- PROMPT:
With every line kept intact, print the entries that appear below.

- TASK MATERIAL:
<file path="config.mk">
export PLATFORM = sky130hd
export DESIGN_NAME = tetris_ctrl_issuer
export DESIGN_NICKNAME = d
export VERILOG_FILES = /design/src/rtl/tetris_pkg.sv /design/src/rtl/cmd_fifo.sv /design/src/rtl/tetris_ctrl_issuer.sv
export SDC_FILE = /design/constraint.sdc
export NUM_CORES = 1
export LEC_CHECK = 0
export CAP_MARGIN = 20
export CORE_MARGIN = 2
export CORE_UTILIZATION = 55
export DETAILED_ROUTE_END_ITERATION = 12
export GPL_TIMING_DRIVEN = 0
export PLACE_DENSITY = 0.72
export RECOVER_POWER = 25
export SYNTH_ARGS = -nofsm -noshare
export SYNTH_HDL_FRONTEND = slang
export SYNTH_SLANG_ARGS = --single-unit
</file>
<file path="constraint.sdc">
create_clock -name clk -period 3.1 [get_ports clk]
set_clock_uncertainty 0.05 [all_clocks]
set_input_delay 0.62 -clock clk [delete_from_list [all_inputs] [get_ports clk]]
set_output_delay 0.62 -clock clk [all_outputs]
set_load 0.005 [all_outputs]
</file>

- SOLUTION TO THIS EXERCISE:
<file path="config.mk">
export PLATFORM = sky130hd
export DESIGN_NAME = tetris_ctrl_issuer
export DESIGN_NICKNAME = d
export VERILOG_FILES = /design/src/rtl/tetris_pkg.sv /design/src/rtl/cmd_fifo.sv /design/src/rtl/tetris_ctrl_issuer.sv
export SDC_FILE = /design/constraint.sdc
export NUM_CORES = 1
export LEC_CHECK = 0
export CAP_MARGIN = 20
export CORE_MARGIN = 2
export CORE_UTILIZATION = 55
export DETAILED_ROUTE_END_ITERATION = 12
export GPL_TIMING_DRIVEN = 0
export PLACE_DENSITY = 0.72
export RECOVER_POWER = 25
export SYNTH_ARGS = -nofsm -noshare
export SYNTH_HDL_FRONTEND = slang
export SYNTH_SLANG_ARGS = --single-unit
</file>
<file path="constraint.sdc">
create_clock -name clk -period 3.1 [get_ports clk]
set_clock_uncertainty 0.05 [all_clocks]
set_input_delay 0.62 -clock clk [delete_from_list [all_inputs] [get_ports clk]]
set_output_delay 0.62 -clock clk [all_outputs]
set_load 0.005 [all_outputs]
</file>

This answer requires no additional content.